There are about one or two cases of GBS for every 100,000 individuals in the US and Europe, making GBS a relatively rare disease. It can impact anyone, and while GBS affects people differently, it can be very serious. The disease tends to start with tingling or weakness in the legs, and then spreads to the upper body. Movement may become difficult, and in severe cases patients might experience paralysis of their breathing muscles.
There are some treatments that can reduce the severity of the disease and may shorten recovery time. But patients often have to be hospitalized, and there is no cure for GBS. Around 20 percent of GBS patients are severely disabled or may die from the disease.
A study has now offered new insights into the cause of GBS. The findings have been reported in Nature.
T lymphocytes are a crucial part of the immune system. They help find threats like pathogens or aberrant cells, and work to remove them. But in rare cases, these T cells go rogue and attack the body's own cells, which can lead to autoimmune disease. This study showed that there are abnormal T lymphocytes in GBS patients. These dysfunctional T cells attack nerve tissue, and the insulating sheath called myelin that covers nerves and helps them propagate signals quickly.
Aberrant T lymphocytes were found in GBS patients that have a particular type of the disease in which myelin is lost, noted corresponding study author Daniela Latorre, an SNSF PRIMA group leader at the Institute of Microbiology at ETH Zurich.

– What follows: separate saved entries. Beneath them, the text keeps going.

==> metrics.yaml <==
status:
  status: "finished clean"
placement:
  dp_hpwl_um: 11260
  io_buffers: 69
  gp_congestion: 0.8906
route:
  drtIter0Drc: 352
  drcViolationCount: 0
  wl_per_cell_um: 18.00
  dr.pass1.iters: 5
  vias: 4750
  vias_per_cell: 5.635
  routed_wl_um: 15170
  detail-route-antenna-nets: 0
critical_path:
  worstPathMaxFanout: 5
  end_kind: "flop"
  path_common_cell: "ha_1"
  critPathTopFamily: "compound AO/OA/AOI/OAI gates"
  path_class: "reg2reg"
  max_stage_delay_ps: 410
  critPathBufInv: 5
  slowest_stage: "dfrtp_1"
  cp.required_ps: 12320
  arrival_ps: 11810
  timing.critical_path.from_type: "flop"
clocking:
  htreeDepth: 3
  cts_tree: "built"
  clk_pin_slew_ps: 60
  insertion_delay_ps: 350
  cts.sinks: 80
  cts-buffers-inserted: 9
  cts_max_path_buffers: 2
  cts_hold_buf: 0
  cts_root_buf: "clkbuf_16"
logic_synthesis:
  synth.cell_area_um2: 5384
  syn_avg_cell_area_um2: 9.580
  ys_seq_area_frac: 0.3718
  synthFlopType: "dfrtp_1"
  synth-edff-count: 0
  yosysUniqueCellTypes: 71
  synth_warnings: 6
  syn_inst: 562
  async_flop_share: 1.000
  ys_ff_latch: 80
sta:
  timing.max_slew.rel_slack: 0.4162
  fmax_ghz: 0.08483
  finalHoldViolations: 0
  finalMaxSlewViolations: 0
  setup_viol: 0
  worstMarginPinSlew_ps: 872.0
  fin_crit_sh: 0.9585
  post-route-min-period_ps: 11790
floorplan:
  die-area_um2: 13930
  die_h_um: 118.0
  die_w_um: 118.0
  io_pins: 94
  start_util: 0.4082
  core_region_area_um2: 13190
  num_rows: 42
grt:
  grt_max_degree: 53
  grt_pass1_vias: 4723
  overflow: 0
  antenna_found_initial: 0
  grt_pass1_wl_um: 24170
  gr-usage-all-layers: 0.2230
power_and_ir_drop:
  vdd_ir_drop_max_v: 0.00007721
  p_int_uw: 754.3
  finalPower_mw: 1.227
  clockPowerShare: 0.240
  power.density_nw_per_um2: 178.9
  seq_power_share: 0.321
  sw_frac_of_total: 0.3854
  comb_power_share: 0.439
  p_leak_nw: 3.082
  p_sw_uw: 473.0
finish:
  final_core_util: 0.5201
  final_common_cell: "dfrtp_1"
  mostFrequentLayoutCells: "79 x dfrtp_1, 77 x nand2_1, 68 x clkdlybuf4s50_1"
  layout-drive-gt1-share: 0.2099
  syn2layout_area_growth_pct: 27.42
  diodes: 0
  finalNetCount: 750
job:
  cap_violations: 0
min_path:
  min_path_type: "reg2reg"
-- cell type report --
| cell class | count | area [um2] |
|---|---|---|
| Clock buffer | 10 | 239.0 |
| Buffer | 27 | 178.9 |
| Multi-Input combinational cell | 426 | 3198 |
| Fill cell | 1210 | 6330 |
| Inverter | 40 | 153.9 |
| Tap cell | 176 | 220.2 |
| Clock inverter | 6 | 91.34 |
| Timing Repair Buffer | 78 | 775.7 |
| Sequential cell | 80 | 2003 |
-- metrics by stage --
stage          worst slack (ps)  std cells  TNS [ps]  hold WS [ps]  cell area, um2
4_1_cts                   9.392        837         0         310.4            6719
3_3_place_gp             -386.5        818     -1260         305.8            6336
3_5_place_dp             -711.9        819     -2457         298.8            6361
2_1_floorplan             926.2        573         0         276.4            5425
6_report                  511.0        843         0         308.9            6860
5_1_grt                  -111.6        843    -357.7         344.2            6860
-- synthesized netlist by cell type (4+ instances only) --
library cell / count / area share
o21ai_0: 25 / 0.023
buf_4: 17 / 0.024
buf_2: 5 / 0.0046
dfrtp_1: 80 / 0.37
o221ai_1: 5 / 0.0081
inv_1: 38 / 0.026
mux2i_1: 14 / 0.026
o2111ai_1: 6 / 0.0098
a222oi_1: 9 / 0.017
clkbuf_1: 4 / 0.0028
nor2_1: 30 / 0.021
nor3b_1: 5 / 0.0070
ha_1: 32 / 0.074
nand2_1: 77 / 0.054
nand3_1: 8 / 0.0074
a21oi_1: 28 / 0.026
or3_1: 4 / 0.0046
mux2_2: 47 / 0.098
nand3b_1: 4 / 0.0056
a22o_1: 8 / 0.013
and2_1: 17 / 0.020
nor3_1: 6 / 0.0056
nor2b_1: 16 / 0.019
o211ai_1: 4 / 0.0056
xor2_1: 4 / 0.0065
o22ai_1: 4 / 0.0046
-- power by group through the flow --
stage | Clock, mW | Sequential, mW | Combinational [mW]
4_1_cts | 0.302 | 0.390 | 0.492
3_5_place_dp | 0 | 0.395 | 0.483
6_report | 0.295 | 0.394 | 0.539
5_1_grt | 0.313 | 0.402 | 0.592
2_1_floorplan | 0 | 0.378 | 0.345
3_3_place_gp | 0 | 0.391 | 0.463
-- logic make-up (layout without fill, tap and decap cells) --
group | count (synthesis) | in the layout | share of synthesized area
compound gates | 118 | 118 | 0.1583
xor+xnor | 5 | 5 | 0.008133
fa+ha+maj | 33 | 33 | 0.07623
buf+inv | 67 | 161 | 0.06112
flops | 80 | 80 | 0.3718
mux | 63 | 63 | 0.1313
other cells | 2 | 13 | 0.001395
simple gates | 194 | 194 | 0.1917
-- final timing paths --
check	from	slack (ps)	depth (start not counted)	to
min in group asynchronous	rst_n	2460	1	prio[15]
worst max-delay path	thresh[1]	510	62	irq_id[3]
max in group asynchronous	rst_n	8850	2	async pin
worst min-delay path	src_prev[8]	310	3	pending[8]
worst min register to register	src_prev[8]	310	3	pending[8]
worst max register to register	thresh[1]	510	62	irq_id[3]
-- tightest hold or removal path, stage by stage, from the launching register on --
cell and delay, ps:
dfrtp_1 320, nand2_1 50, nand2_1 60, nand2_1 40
### src/rtl/cardgame21_pkg.sv
//==============================================================================
// Module      : cardgame21_pkg
// Description : Shared encodings, FSM states and default thresholds for the
//               multi-player 21 table and its display logic.
// Revision    : 1.0
//==============================================================================
`default_nettype none

package cardgame21_pkg;

    localparam logic [1:0] c_PENDING = 2'b00;
    localparam logic [1:0] c_WIN     = 2'b01;
    localparam logic [1:0] c_LOSE    = 2'b10;
    localparam logic [1:0] c_PUSH    = 2'b11;

    localparam logic [1:0] c_PHASE_PLAYERS = 2'b00;
    localparam logic [1:0] c_PHASE_DEALER  = 2'b01;
    localparam logic [1:0] c_PHASE_DONE    = 2'b10;

    localparam int c_DEF_TARGET       = 21;
    localparam int c_DEF_DEALER_STAND = 17;
    localparam int c_DEF_CARD_MAX     = 10;

    typedef enum logic [2:0] {
        P_WAIT  = 3'd0,
        P_ADD   = 3'd1,
        P_CHECK = 3'd2,
        D_DRAW  = 3'd3,
        D_ADD   = 3'd4,
        D_CHECK = 3'd5,
        RESOLVE = 3'd6,
        DONE    = 3'd7
    } state_t;

    // RESOLVE still belongs to the dealer phase; only DONE reports completion.
    function automatic logic [1:0] phase_of(input state_t s);
        case (s)
            P_WAIT, P_ADD, P_CHECK:           phase_of = c_PHASE_PLAYERS;
            D_DRAW, D_ADD, D_CHECK, RESOLVE:  phase_of = c_PHASE_DEALER;
            default:                          phase_of = c_PHASE_DONE;
        endcase
    endfunction

endpackage

`default_nettype wire

### src/rtl/edge_detect.sv
//==============================================================================
// Module      : edge_detect
// Description : Registers a level input and emits a one-cycle rising-edge pulse.
// Revision    : 1.0
//==============================================================================
`default_nettype none

module edge_detect (
    input  logic clock,
    input  logic reset,
    input  logic level,
    output logic pulse
);

    logic r_level_q;

    always_ff @(posedge clock) begin
        if (reset) begin
            r_level_q <= 1'b0;
        end else begin
            r_level_q <= level;
        end
    end

    assign pulse = level & ~r_level_q;

endmodule

`default_nettype wire

### src/rtl/cardgame21_table.sv
//==============================================================================
// Module      : cardgame21_table
// Description : One round of 21 for N_PLAYERS players against an automatic
//               dealer, with per-player win/lose/push resolution.
// Revision    : 1.0
//==============================================================================
`default_nettype none

module cardgame21_table
    import cardgame21_pkg::*;
#(
    parameter int N_PLAYERS    = 2,
    parameter int SCORE_W      = 6,
    parameter int TARGET       = c_DEF_TARGET,
    parameter int DEALER_STAND = c_DEF_DEALER_STAND,
    parameter int CARD_MAX     = c_DEF_CARD_MAX
) (
    input  logic                           clock,
    input  logic                           reset,
    input  logic                           draw,
    input  logic                           next,
    input  logic [3:0]                     card_in,
    output logic [N_PLAYERS*SCORE_W-1:0]   player_scores,
    output logic [SCORE_W-1:0]             dealer_score,
    output logic [3:0]                     last_card,
    output logic [2:0]                     active_player,
    output logic [1:0]                     phase,
    output logic [2*N_PLAYERS-1:0]         results
);

    localparam logic [SCORE_W-1:0] c_TARGET   = SCORE_W'(TARGET);
    localparam logic [SCORE_W-1:0] c_STAND    = SCORE_W'(DEALER_STAND);
    localparam logic [3:0]         c_CARD_MAX = 4'(CARD_MAX);
    localparam logic [2:0]         c_LAST     = 3'(N_PLAYERS - 1);

    state_t             r_state, w_state_nxt;
    logic [SCORE_W-1:0] r_score  [N_PLAYERS];
    logic [SCORE_W-1:0] w_score_nxt [N_PLAYERS];
    logic [1:0]         r_result [N_PLAYERS];
    logic [1:0]         w_result_nxt [N_PLAYERS];
    logic [SCORE_W-1:0] r_dealer, w_dealer_nxt;
    logic [3:0]         r_last_card, w_last_card_nxt;
    logic [2:0]         r_active, w_active_nxt;
    logic               r_stand, w_stand_nxt;

    logic               w_draw_edge, w_next_edge;
    logic [3:0]         w_card;
    logic [SCORE_W-1:0] w_cur_score;
    logic               w_all_bust;

    edge_detect u_draw_edge (
        .clock (clock),
        .reset (reset),
        .level (draw),
        .pulse (w_draw_edge)
    );

    edge_detect u_next_edge (
        .clock (clock),
        .reset (reset),
        .level (next),
        .pulse (w_next_edge)
    );

    assign w_card = (card_in == 4'd0 || card_in > c_CARD_MAX) ? c_CARD_MAX : card_in;

    // Before RESOLVE, a LOSE result can only mean the player busted.
    always_comb begin
        w_cur_score = '0;
        w_all_bust  = 1'b1;
        for (int i = 0; i < N_PLAYERS; i++) begin
            if (r_active == 3'(i)) begin
                w_cur_score = r_score[i];
            end
            if (r_result[i] != c_LOSE) begin
                w_all_bust = 1'b0;
            end
        end
    end

    always_comb begin
        w_state_nxt     = r_state;
        w_dealer_nxt    = r_dealer;
        w_last_card_nxt = r_last_card;
        w_active_nxt    = r_active;
        w_stand_nxt     = r_stand;
        for (int i = 0; i < N_PLAYERS; i++) begin
            w_score_nxt[i]  = r_score[i];
            w_result_nxt[i] = r_result[i];
        end

        case (r_state)
            P_WAIT: begin
                if (w_next_edge) begin
                    w_stand_nxt = 1'b1;
                    w_state_nxt = P_CHECK;
                end else if (w_draw_edge) begin
                    w_last_card_nxt = w_card;
                    w_state_nxt     = P_ADD;
                end
            end
            P_ADD: begin
                for (int i = 0; i < N_PLAYERS; i++) begin
                    if (r_active == 3'(i)) begin
                        w_score_nxt[i] = r_score[i] + SCORE_W'(r_last_card);
                    end
                end
                w_state_nxt = P_CHECK;
            end
            P_CHECK: begin
                if (w_cur_score > c_TARGET) begin
                    for (int i = 0; i < N_PLAYERS; i++) begin
                        if (r_active == 3'(i)) begin
                            w_result_nxt[i] = c_LOSE;
                        end
                    end
                end
                if (w_cur_score >= c_TARGET || r_stand) begin
                    w_stand_nxt = 1'b0;
                    if (r_active == c_LAST) begin
                        w_state_nxt = D_DRAW;
                    end else begin
                        w_active_nxt = r_active + 3'd1;
                        w_state_nxt  = P_WAIT;
                    end
                end else begin
                    w_state_nxt = P_WAIT;
                end
            end
            D_DRAW: begin
                if (w_all_bust) begin
                    w_state_nxt = RESOLVE;
                end else if (r_dealer < c_STAND) begin
                    w_last_card_nxt = w_card;
                    w_state_nxt     = D_ADD;
                end else begin
                    w_state_nxt = RESOLVE;
                end
            end
            D_ADD: begin
                w_dealer_nxt = r_dealer + SCORE_W'(r_last_card);
                w_state_nxt  = D_CHECK;
            end
            D_CHECK: begin
                w_state_nxt = D_DRAW;
            end
            RESOLVE: begin
                for (int i = 0; i < N_PLAYERS; i++) begin
                    if (r_result[i] != c_LOSE) begin
                        if (r_dealer > c_TARGET || r_score[i] > r_dealer) begin
                            w_result_nxt[i] = c_WIN;
                        end else if (r_score[i] == r_dealer) begin
                            w_result_nxt[i] = c_PUSH;
                        end else begin
                            w_result_nxt[i] = c_LOSE;
                        end
                    end
                end
                w_state_nxt = DONE;
            end
            DONE: begin
                if (w_draw_edge || w_next_edge) begin
                    for (int i = 0; i < N_PLAYERS; i++) begin
                        w_score_nxt[i]  = '0;
                        w_result_nxt[i] = c_PENDING;
                    end
                    w_dealer_nxt    = '0;
                    w_last_card_nxt = '0;
                    w_active_nxt    = '0;
                    w_stand_nxt     = 1'b0;
                    w_state_nxt     = P_WAIT;
                end
            end
            default: w_state_nxt = P_WAIT;
        endcase
    end

    always_ff @(posedge clock) begin
        if (reset) begin
            r_state     <= P_WAIT;
            r_dealer    <= '0;
            r_last_card <= '0;
            r_active    <= '0;
            r_stand     <= 1'b0;
            for (int i = 0; i < N_PLAYERS; i++) begin
                r_score[i]  <= '0;
                r_result[i] <= c_PENDING;
            end
        end else begin
            r_state     <= w_state_nxt;
            r_dealer    <= w_dealer_nxt;
            r_last_card <= w_last_card_nxt;
            r_active    <= w_active_nxt;
            r_stand     <= w_stand_nxt;
            for (int i = 0; i < N_PLAYERS; i++) begin
                r_score[i]  <= w_score_nxt[i];
                r_result[i] <= w_result_nxt[i];
            end
        end
    end

    for (genvar g = 0; g < N_PLAYERS; g++) begin : g_pack
        assign player_scores[g*SCORE_W +: SCORE_W] = r_score[g];
        assign results[2*g +: 2]                   = r_result[g];
    end

    assign dealer_score  = r_dealer;
    assign last_card     = r_last_card;
    assign active_player = r_active;
    assign phase         = phase_of(r_state);

endmodule

`default_nettype wire
## src/rtl/keypad_pkg.sv

```systemverilog
// Shared definitions for the keypad digit-entry block: key indices, FSM
// states, active-low 7-segment glyphs and small pattern helpers.
package keypad_pkg;

  localparam int NUM_KEYS  = 12;
  localparam int KEY_BS    = 10;
  localparam int KEY_ENTER = 11;

  typedef enum logic [1:0] {
    ST_IDLE,
    ST_DEBOUNCE,
    ST_WAIT_RELEASE,
    ST_CONVERT
  } state_e;

  // Segment order a..g, MSB first, 0 = lit.
  localparam logic [6:0] SEG_0     = 7'b0000001;
  localparam logic [6:0] SEG_1     = 7'b1001111;
  localparam logic [6:0] SEG_2     = 7'b0010010;
  localparam logic [6:0] SEG_3     = 7'b0000110;
  localparam logic [6:0] SEG_4     = 7'b1001100;
  localparam logic [6:0] SEG_5     = 7'b0100100;
  localparam logic [6:0] SEG_6     = 7'b0100000;
  localparam logic [6:0] SEG_7     = 7'b0001111;
  localparam logic [6:0] SEG_8     = 7'b0000000;
  localparam logic [6:0] SEG_9     = 7'b0000100;
  localparam logic [6:0] SEG_BLANK = 7'b1111111;

  function automatic logic is_onehot(input logic [NUM_KEYS-1:0] p);
    return (p != '0) && ((p & (p - 12'd1)) == '0);
  endfunction

  function automatic logic [3:0] key_index(input logic [NUM_KEYS-1:0] p);
    logic [3:0] idx;
    idx = '0;
    for (int i = NUM_KEYS - 1; i >= 0; i--)
      if (p[i]) idx = 4'(i);
    return idx;
  endfunction

endpackage

```

## src/rtl/keypad_entry_seg7_decoder.sv

```systemverilog
// BCD digit to active-low 7-segment pattern; blank_i or a non-decimal
// nibble turns every segment off.
module seg7_decoder
  import keypad_pkg::*;
(
  input  logic [3:0] bcd_i,
  input  logic       blank_i,
  output logic [6:0] seg_o
);

  always_comb begin
    seg_o = SEG_BLANK;
    if (!blank_i) begin
      case (bcd_i)
        4'd0:    seg_o = SEG_0;
        4'd1:    seg_o = SEG_1;
        4'd2:    seg_o = SEG_2;
        4'd3:    seg_o = SEG_3;
        4'd4:    seg_o = SEG_4;
        4'd5:    seg_o = SEG_5;
        4'd6:    seg_o = SEG_6;
        4'd7:    seg_o = SEG_7;
        4'd8:    seg_o = SEG_8;
        4'd9:    seg_o = SEG_9;
        default: seg_o = SEG_BLANK;
      endcase
    end
  end

endmodule

```

## src/rtl/keypad_entry.sv

```systemverilog
// Debounced 12-key pad editing an N-digit BCD buffer; ENTER converts the
// buffer to binary one digit per cycle and every digit drives a 7-seg glyph.
module keypad_entry
  import keypad_pkg::*;
#(
  parameter int NUM_DIGITS      = 4,
  parameter int DEBOUNCE_CYCLES = 16,
  parameter int VALUE_W         = 14,
  parameter int CLEAR_ON_ENTER  = 0
) (
  input  logic                              clk_i,
  input  logic                              reset_i,
  input  logic [NUM_KEYS-1:0]               keys_i,
  output logic [4*NUM_DIGITS-1:0]           digits_o,
  output logic [$clog2(NUM_DIGITS+1)-1:0]   digit_count_o,
  output logic [VALUE_W-1:0]                value_o,
  output logic                              value_valid_o,
  output logic                              busy_o,
  output logic                              overflow_o,
  output logic                              key_error_o,
  output logic [7*NUM_DIGITS-1:0]           seg_o
);

  localparam int CW = $clog2(NUM_DIGITS + 1);
  localparam int IW = (NUM_DIGITS > 1) ? $clog2(NUM_DIGITS) : 1;
  localparam int DW = $clog2(DEBOUNCE_CYCLES + 1);

  logic [NUM_KEYS-1:0]         sync_q, ks_q;
  state_e                      state_q, state_d;
  logic [NUM_KEYS-1:0]         pat_q, pat_d;
  logic [DW-1:0]               dcnt_q, dcnt_d;
  logic [NUM_DIGITS-1:0][3:0]  buf_q, buf_d;
  logic [CW-1:0]               cnt_q, cnt_d;
  logic [VALUE_W-1:0]          acc_q, acc_d, value_q, value_d, acc_next;
  logic [IW-1:0]               idx_q, idx_d;
  logic                        vv_q, vv_d, ovf_q, ovf_d, kerr_q, kerr_d;
  logic                        match, deb_done, last_step;

  assign match     = (ks_q == pat_q);
  // The IDLE sample that latched the pattern counts as the first one.
  assign deb_done  = match && (int'(dcnt_q) + 1 >= DEBOUNCE_CYCLES);
  assign last_step = (idx_q == '0);
  assign acc_next  = (acc_q << 3) + (acc_q << 1) + VALUE_W'(buf_q[idx_q]);

  always_ff @(posedge clk_i or posedge reset_i) begin
    if (reset_i) begin
      sync_q <= '0;
      ks_q   <= '0;
    end else begin
      sync_q <= keys_i;
      ks_q   <= sync_q;
    end
  end

  always_ff @(posedge clk_i or posedge reset_i) begin
    if (reset_i) state_q <= ST_IDLE;
    else         state_q <= state_d;
  end

  always_comb begin
    state_d = state_q;
    case (state_q)
      ST_IDLE:         if (ks_q != '0) state_d = ST_DEBOUNCE;
      ST_DEBOUNCE: begin
        if (!match)        state_d = ST_IDLE;
        else if (deb_done) state_d = (is_onehot(pat_q) && pat_q[KEY_ENTER]) ? ST_CONVERT
                                                                             : ST_WAIT_RELEASE;
      end
      ST_CONVERT:      if (last_step) state_d = ST_WAIT_RELEASE;
      ST_WAIT_RELEASE: if (ks_q == '0) state_d = ST_IDLE;
      default:         state_d = ST_IDLE;
    endcase
  end

  always_comb begin
    pat_d   = pat_q;
    dcnt_d  = dcnt_q;
    buf_d   = buf_q;
    cnt_d   = cnt_q;
    acc_d   = acc_q;
    idx_d   = idx_q;
    value_d = value_q;
    vv_d    = 1'b0;
    ovf_d   = 1'b0;
    kerr_d  = 1'b0;
    case (state_q)
      ST_IDLE: begin
        if (ks_q != '0) begin
          pat_d  = ks_q;
          dcnt_d = DW'(1);
        end
      end
      ST_DEBOUNCE: begin
        if (match) begin
          dcnt_d = dcnt_q + DW'(1);
          if (deb_done) begin
            if (!is_onehot(pat_q)) begin
              kerr_d = 1'b1;
            end else if (pat_q[KEY_ENTER]) begin
              acc_d = '0;
              idx_d = IW'(NUM_DIGITS - 1);
            end else if (pat_q[KEY_BS]) begin
              for (int i = 0; i < NUM_DIGITS - 1; i++) buf_d[i] = buf_q[i+1];
              buf_d[NUM_DIGITS-1] = '0;
              if (cnt_q != '0) cnt_d = cnt_q - CW'(1);
            end else if (cnt_q == CW'(NUM_DIGITS)) begin
              ovf_d = 1'b1;
            end else begin
              for (int i = 1; i < NUM_DIGITS; i++) buf_d[i] = buf_q[i-1];
              buf_d[0] = key_index(pat_q);
              cnt_d    = cnt_q + CW'(1);
            end
          end
        end
      end
      ST_CONVERT: begin
        acc_d = acc_next;
        idx_d = idx_q - IW'(1);
        if (last_step) begin
          value_d = acc_next;
          vv_d    = 1'b1;
          if (CLEAR_ON_ENTER != 0) begin
            buf_d = '0;
            cnt_d = '0;
          end
        end
      end
      default: ;
    endcase
  end

  always_ff @(posedge clk_i or posedge reset_i) begin
    if (reset_i) begin
      pat_q   <= '0;
      dcnt_q  <= '0;
      buf_q   <= '0;
      cnt_q   <= '0;
      acc_q   <= '0;
      idx_q   <= '0;
      value_q <= '0;
      vv_q    <= 1'b0;
      ovf_q   <= 1'b0;
      kerr_q  <= 1'b0;
    end else begin
      pat_q   <= pat_d;
      dcnt_q  <= dcnt_d;
      buf_q   <= buf_d;
      cnt_q   <= cnt_d;
      acc_q   <= acc_d;
      idx_q   <= idx_d;
      value_q <= value_d;
      vv_q    <= vv_d;
      ovf_q   <= ovf_d;
      kerr_q  <= kerr_d;
    end
  end

  always_comb begin
    busy_o        = (state_q == ST_CONVERT);
    digits_o      = buf_q;
    digit_count_o = cnt_q;
    value_o       = value_q;
    value_valid_o = vv_q;
    overflow_o    = ovf_q;
    key_error_o   = kerr_q;
  end

  // Position 0 always shows something: "0" for an empty buffer.
  for (genvar gi = 0; gi < NUM_DIGITS; gi++) begin : g_seg
    logic [3:0] nib;
    logic       blank;
    if (gi == 0) begin : g_lsd
      assign nib   = (cnt_q == '0) ? 4'd0 : buf_q[0];
      assign blank = 1'b0;
    end else begin : g_upper
      assign nib   = buf_q[gi];
      assign blank = (gi >= int'(cnt_q));
    end
    seg7_decoder u_dec (
      .bcd_i   (nib),
      .blank_i (blank),
      .seg_o   (seg_o[7*gi +: 7])
    );
  end

endmodule

```
<file path="src/rtl/uart_tx_arbiter.sv">
// Round-robin arbiter sharing one UART TX write path among NUM_REQ byte producers.
// A grant is held until the message's last byte or MAX_BURST beats, whichever comes first.
module uart_tx_arbiter #(
  parameter int NUM_REQ    = 4,
  parameter int DATA_WIDTH = 8,
  parameter int MAX_BURST  = 16,
  parameter int CNT_WIDTH  = 5,
  localparam int IDX_W     = (NUM_REQ > 1) ? $clog2(NUM_REQ) : 1
) (
  input  logic                          clk,
  input  logic                          rstn,
  input  logic [NUM_REQ-1:0]            req_valid,
  output logic [NUM_REQ-1:0]            req_ready,
  input  logic [NUM_REQ*DATA_WIDTH-1:0] req_data,
  input  logic [NUM_REQ-1:0]            req_last,
  output logic                          valid_out,
  input  logic                          ready_out,
  output logic [DATA_WIDTH-1:0]         data_out,
  output logic [IDX_W-1:0]              grant_id,
  output logic                          busy
);

  typedef enum logic {IDLE = 1'b0, GRANT = 1'b1} state_t;

  state_t                state_reg;
  logic [IDX_W-1:0]      rr_ptr_reg;
  logic [CNT_WIDTH-1:0]  beat_cnt_reg;
  logic [DATA_WIDTH-1:0] data_arr [NUM_REQ];
  logic [IDX_W-1:0]      winner_next;
  logic [IDX_W-1:0]      ptr_next;
  logic                  any_valid;
  logic                  beat;
  logic                  release_beat;

  generate
    for (genvar gi = 0; gi < NUM_REQ; gi++) begin : g_req
      assign data_arr[gi]  = req_data[gi*DATA_WIDTH +: DATA_WIDTH];
      assign req_ready[gi] = (state_reg == GRANT) && (grant_id == IDX_W'(gi)) && ready_out;
    end
  endgenerate

  // data_out follows grant_id even outside a grant, so it never carries X.
  assign data_out     = data_arr[grant_id];
  assign valid_out    = (state_reg == GRANT) && req_valid[grant_id];
  assign beat         = valid_out && ready_out;
  assign release_beat = beat && (req_last[grant_id] ||
                                 (beat_cnt_reg == CNT_WIDTH'(MAX_BURST - 1)));
  assign ptr_next     = (grant_id == IDX_W'(NUM_REQ - 1)) ? '0 : grant_id + IDX_W'(1);

  // Circular search from rr_ptr; scanning downwards lets the nearest candidate win last.
  always_comb begin
    logic [IDX_W:0] cand;
    any_valid   = 1'b0;
    winner_next = rr_ptr_reg;
    cand        = '0;
    for (int k = NUM_REQ - 1; k >= 0; k--) begin
      cand = {1'b0, rr_ptr_reg} + (IDX_W+1)'(k);
      if (cand >= (IDX_W+1)'(NUM_REQ)) begin
        cand = cand - (IDX_W+1)'(NUM_REQ);
      end
      if (req_valid[cand[IDX_W-1:0]]) begin
        any_valid   = 1'b1;
        winner_next = cand[IDX_W-1:0];
      end
    end
  end

  always_ff @(posedge clk) begin
    if (!rstn) begin
      state_reg    <= IDLE;
      grant_id     <= '0;
      rr_ptr_reg   <= '0;
      beat_cnt_reg <= '0;
      busy         <= 1'b0;
    end else begin
      case (state_reg)
        IDLE: begin
          if (any_valid) begin
            grant_id     <= winner_next;
            beat_cnt_reg <= '0;
            state_reg    <= GRANT;
            busy         <= 1'b1;
          end
        end
        GRANT: begin
          if (beat) begin
            beat_cnt_reg <= beat_cnt_reg + CNT_WIDTH'(1);
            if (release_beat) begin
              state_reg  <= IDLE;
              busy       <= 1'b0;
              rr_ptr_reg <= ptr_next;
            end
          end
        end
        default: begin
          state_reg <= IDLE;
          busy      <= 1'b0;
        end
      endcase
    end
  end

endmodule

</file>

In samples from other GBS patients who had gotten GBS after a viral infection, the investigators found cells that were reacting to antigens on the myelin of peripheral nerves, as well as viral antigens. This provides evidence that the disease can be triggered by a viral infection.
The investigators are hopeful that this latest data will provide new drug targets that could treat GBS in a more specific way than current approaches, which have broad effects.
Sources: ETH Zurich, Nature